**LISTED ENTRIES**
--- config.mk ---
export PLATFORM = sky130hd
export DESIGN_NAME = pipeline_repeat_scheduler
export DESIGN_NICKNAME = d
export VERILOG_FILES = /design/src/rtl/pipeline_repeat_scheduler.sv
export SDC_FILE = /design/constraint.sdc
export NUM_CORES = 1
export LEC_CHECK = 0
export ABC_CLOCK_PERIOD_IN_PS = 2400
export BUFFER_PORTS_ARGS = -buffer_cell sky130_fd_sc_hd__buf_4
export CORE_UTILIZATION = 40
export CTS_CLUSTER_SIZE = 14
export DETAILED_ROUTE_END_ITERATION = 10
export PLACE_DENSITY = 0.76
export SYNTH_ARGS = -nofsm -noshare
export SYNTH_HDL_FRONTEND = slang
export SYNTH_SLANG_ARGS = --single-unit
--- constraint.sdc ---
create_clock -name clock -period 2.4 [get_ports clock]
set_clock_uncertainty 0.15 [all_clocks]
set_input_delay 0.36 -clock clock [delete_from_list [all_inputs] [get_ports clock]]
set_output_delay 0.36 -clock clock [all_outputs]
set_load 0.02 [all_outputs]
<file path="src/rtl/jogo_memoria_param_pkg.sv">
// Shared definitions for the memory game: FSM state codes and the LFSR
// that generates the symbol sequence.
package jogo_memoria_param_pkg;

  typedef enum logic [3:0] {
    INICIAL     = 4'h0,
    PREPARA     = 4'h1,
    MOSTRA_ON   = 4'h2,
    MOSTRA_OFF  = 4'h3,
    PROX_MOSTRA = 4'h4,
    ESPERA      = 4'h5,
    REGISTRA    = 4'h6,
    COMPARA     = 4'h7,
    PROX_JOGADA = 4'h8,
    PROX_RODADA = 4'h9,
    GANHOU      = 4'hA,
    PERDEU      = 4'hB
  } estado_t;

  localparam logic [7:0] LFSR_TAPS = 8'hB8;

  // One step of the right-shifting Galois LFSR.
  function automatic logic [7:0] lfsr_passo(input logic [7:0] s);
    return {1'b0, s[7:1]} ^ (s[0] ? LFSR_TAPS : 8'h00);
  endfunction

endpackage

</file>
<file path="src/rtl/jogo_memoria_param_contador.sv">
// Modulo-M cycle counter with synchronous clear; fim flags the last counted
// cycle so the FSM can leave a state after exactly M cycles.
module contador_param
  import jogo_memoria_param_pkg::*;
#(
  parameter int M = 4
) (
  input  logic clock,
  input  logic reset,
  input  logic zera,
  input  logic conta,
  output logic fim
);

  localparam int W = (M > 1) ? $clog2(M) : 1;
  localparam logic [W-1:0] ULTIMO = W'(M - 1);

  logic [W-1:0] valor_q;
  logic [W-1:0] valor_d;

  always_comb begin
    valor_d = valor_q;
    if (zera) begin
      valor_d = '0;
    end else if (conta) begin
      valor_d = (valor_q == ULTIMO) ? '0 : valor_q + W'(1);
    end
  end

  always_ff @(posedge clock) begin
    if (reset) begin
      valor_q <= '0;
    end else begin
      valor_q <= valor_d;
    end
  end

  assign fim = conta && (valor_q == ULTIMO);

endmodule

</file>
<file path="src/rtl/jogo_memoria_param.sv">
// Simon-style memory game: shows a growing LFSR-generated sequence on the
// LEDs (or plays blind) and checks the player's button presses against it.
module jogo_memoria_param
  import jogo_memoria_param_pkg::*;
#(
  parameter int         N_BOTOES     = 4,
  parameter int         PROFUNDIDADE = 16,
  parameter int         T_ON         = 1000,
  parameter int         T_OFF        = 500,
  parameter int         T_TIMEOUT    = 5000,
  parameter logic [7:0] SEMENTE      = 8'hA5
) (
  input  logic                clock,
  input  logic                reset,
  input  logic                jogar,
  input  logic                memoria,
  input  logic [N_BOTOES-1:0] botoes,
  output logic [N_BOTOES-1:0] leds,
  output logic                ganhou,
  output logic                perdeu,
  output logic                pronto,
  output logic                timeout,
  output logic [3:0]          db_estado,
  output logic [7:0]          db_endereco,
  output logic [7:0]          db_rodada,
  output logic [N_BOTOES-1:0] db_jogada
);

  localparam int                IDX_W         = (N_BOTOES > 1) ? $clog2(N_BOTOES) : 1;
  localparam logic [7:0]        SEED          = SEMENTE;
  localparam logic [7:0]        ULTIMA_RODADA = 8'(PROFUNDIDADE - 1);
  localparam logic [N_BOTOES-1:0] UM          = N_BOTOES'(1);

  estado_t             estado_q;
  logic [N_BOTOES-1:0] leds_q;
  logic                ganhou_q, perdeu_q, pronto_q, timeout_q;
  logic [7:0]          endereco_q, rodada_q;
  logic [N_BOTOES-1:0] jogada_q;
  logic [N_BOTOES-1:0] botoes_q;
  logic [7:0]          lfsr_q;
  logic                modo_q;

  logic [7:0]          lfsr_prox;
  logic [N_BOTOES-1:0] simbolo_atual, simbolo_prox, simbolo_semente;
  logic                inicio, jogada_borda, jogada_ok;
  logic                fim_on, fim_off, fim_timeout;

  assign lfsr_prox       = lfsr_passo(lfsr_q);
  assign simbolo_atual   = UM << lfsr_q[IDX_W-1:0];
  assign simbolo_prox    = UM << lfsr_prox[IDX_W-1:0];
  assign simbolo_semente = UM << SEED[IDX_W-1:0];

  assign inicio = jogar && (estado_q == INICIAL || estado_q == GANHOU || estado_q == PERDEU);

  // botoes_q follows the buttons even during reset, so a press held across
  // reset release never looks like a fresh edge.
  assign jogada_borda = (|botoes) && !(|botoes_q);
  assign jogada_ok    = (jogada_q != '0) && ((jogada_q & (jogada_q - UM)) == '0)
                        && (jogada_q == simbolo_atual);

  contador_param #(.M(T_ON)) u_t_on (
    .clock (clock),
    .reset (reset),
    .zera  (inicio),
    .conta (estado_q == MOSTRA_ON),
    .fim   (fim_on)
  );

  contador_param #(.M(T_OFF)) u_t_off (
    .clock (clock),
    .reset (reset),
    .zera  (inicio),
    .conta (estado_q == MOSTRA_OFF),
    .fim   (fim_off)
  );

  contador_param #(.M(T_TIMEOUT)) u_t_timeout (
    .clock (clock),
    .reset (reset),
    .zera  (inicio || estado_q == REGISTRA),
    .conta (estado_q == ESPERA),
    .fim   (fim_timeout)
  );

  always_ff @(posedge clock) begin
    botoes_q <= botoes;
    if (reset) begin
      estado_q   <= INICIAL;
      leds_q     <= '0;
      ganhou_q   <= 1'b0;
      perdeu_q   <= 1'b0;
      pronto_q   <= 1'b0;
      timeout_q  <= 1'b0;
      endereco_q <= 8'd0;
      rodada_q   <= 8'd0;
      jogada_q   <= '0;
      lfsr_q     <= SEED;
      modo_q     <= 1'b0;
    end else begin
      case (estado_q)
        INICIAL, GANHOU, PERDEU: begin
          if (jogar) begin
            estado_q   <= PREPARA;
            rodada_q   <= 8'd0;
            endereco_q <= 8'd0;
            ganhou_q   <= 1'b0;
            perdeu_q   <= 1'b0;
            pronto_q   <= 1'b0;
            timeout_q  <= 1'b0;
            modo_q     <= memoria;
          end
        end
        PREPARA: begin
          lfsr_q <= SEED;
          if (modo_q) begin
            estado_q <= MOSTRA_ON;
            leds_q   <= simbolo_semente;
          end else begin
            estado_q <= ESPERA;
          end
        end
        MOSTRA_ON: begin
          if (fim_on) begin
            estado_q <= MOSTRA_OFF;
            leds_q   <= '0;
          end
        end
        MOSTRA_OFF: begin
          if (fim_off) estado_q <= PROX_MOSTRA;
        end
        PROX_MOSTRA: begin
          if (endereco_q == rodada_q) begin
            endereco_q <= 8'd0;
            lfsr_q     <= SEED;
            estado_q   <= ESPERA;
          end else begin
            endereco_q <= endereco_q + 8'd1;
            lfsr_q     <= lfsr_prox;
            leds_q     <= simbolo_prox;
            estado_q   <= MOSTRA_ON;
          end
        end
        ESPERA: begin
          // A press landing on the final timeout cycle takes priority.
          if (jogada_borda) begin
            estado_q <= REGISTRA;
          end else if (fim_timeout) begin
            estado_q  <= PERDEU;
            perdeu_q  <= 1'b1;
            pronto_q  <= 1'b1;
            timeout_q <= 1'b1;
          end
        end
        REGISTRA: begin
          jogada_q <= botoes;
          estado_q <= COMPARA;
        end
        COMPARA: begin
          if (!jogada_ok) begin
            estado_q <= PERDEU;
            perdeu_q <= 1'b1;
            pronto_q <= 1'b1;
          end else if (endereco_q < rodada_q) begin
            estado_q <= PROX_JOGADA;
          end else begin
            estado_q <= PROX_RODADA;
          end
        end
        PROX_JOGADA: begin
          endereco_q <= endereco_q + 8'd1;
          lfsr_q     <= lfsr_prox;
          estado_q   <= ESPERA;
        end
        PROX_RODADA: begin
          if (rodada_q == ULTIMA_RODADA) begin
            estado_q <= GANHOU;
            ganhou_q <= 1'b1;
            pronto_q <= 1'b1;
          end else begin
            rodada_q   <= rodada_q + 8'd1;
            endereco_q <= 8'd0;
            lfsr_q     <= SEED;
            if (modo_q) begin
              estado_q <= MOSTRA_ON;
              leds_q   <= simbolo_semente;
            end else begin
              estado_q <= ESPERA;
            end
          end
        end
        default: estado_q <= INICIAL;
      endcase
    end
  end

  assign leds        = leds_q;
  assign ganhou      = ganhou_q;
  assign perdeu      = perdeu_q;
  assign pronto      = pronto_q;
  assign timeout     = timeout_q;
  assign db_estado   = estado_q;
  assign db_endereco = endereco_q;
  assign db_rodada   = rodada_q;
  assign db_jogada   = jogada_q;

endmodule

</file>
## config.mk

```make
export PLATFORM = sky130hd
export DESIGN_NAME = neck_pulse_ctrl
export DESIGN_NICKNAME = d
export VERILOG_FILES = /design/src/rtl/neck_pulse_ctrl.sv
export SDC_FILE = /design/constraint.sdc
export NUM_CORES = 1
export LEC_CHECK = 0
export ABC_CLOCK_PERIOD_IN_PS = 2100
export CORE_ASPECT_RATIO = 0.75
export CORE_MARGIN = 2
export CORE_UTILIZATION = 50
export DETAILED_ROUTE_END_ITERATION = 12
export DONT_BUFFER_PORTS = 1
export PLACE_DENSITY = 0.71
export SYNTH_ARGS = -nofsm -noshare
export SYNTH_HDL_FRONTEND = slang
export SYNTH_SLANG_ARGS = --single-unit
export TNS_END_PERCENT = 5
```

## constraint.sdc

```tcl
create_clock -name clk -period 2.1 [get_ports clk]
set_input_delay 0.105 -clock clk [delete_from_list [all_inputs] [get_ports clk]]
set_output_delay 0.105 -clock clk [all_outputs]
set_load 0.02 [all_outputs]
```
===== src/rtl/rom_instr_prefetch_pkg.sv =====
// Shared definitions for the GSU instruction prefetch stage.
package rom_instr_prefetch_pkg;

    localparam int BANK_W   = 8;
    localparam int PC_W     = 16;
    localparam int OPCODE_W = 8;
    localparam int ENTRY_W  = OPCODE_W + PC_W;

    // Presented to decode whenever the queue is empty.
    localparam logic [OPCODE_W-1:0] NOP_OPCODE = 8'h01;

    typedef enum logic {
        IDLE   = 1'b0,
        ACCESS = 1'b1
    } fetch_state_t;

    // Fetch address increment; wraps within the bank.
    function automatic logic [PC_W-1:0] pc_incr(input logic [PC_W-1:0] a);
        return a + PC_W'(1);
    endfunction

endpackage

**TASK BRIEF**
Where a line of the material holds the word "parameter", copy that line.

**WRITTEN ANSWER**
  parameter int M = 4
  parameter int         N_BOTOES     = 4,
  parameter int         PROFUNDIDADE = 16,
  parameter int         T_ON         = 1000,
  parameter int         T_OFF        = 500,
  parameter int         T_TIMEOUT    = 5000,
  parameter logic [7:0] SEMENTE      = 8'hA5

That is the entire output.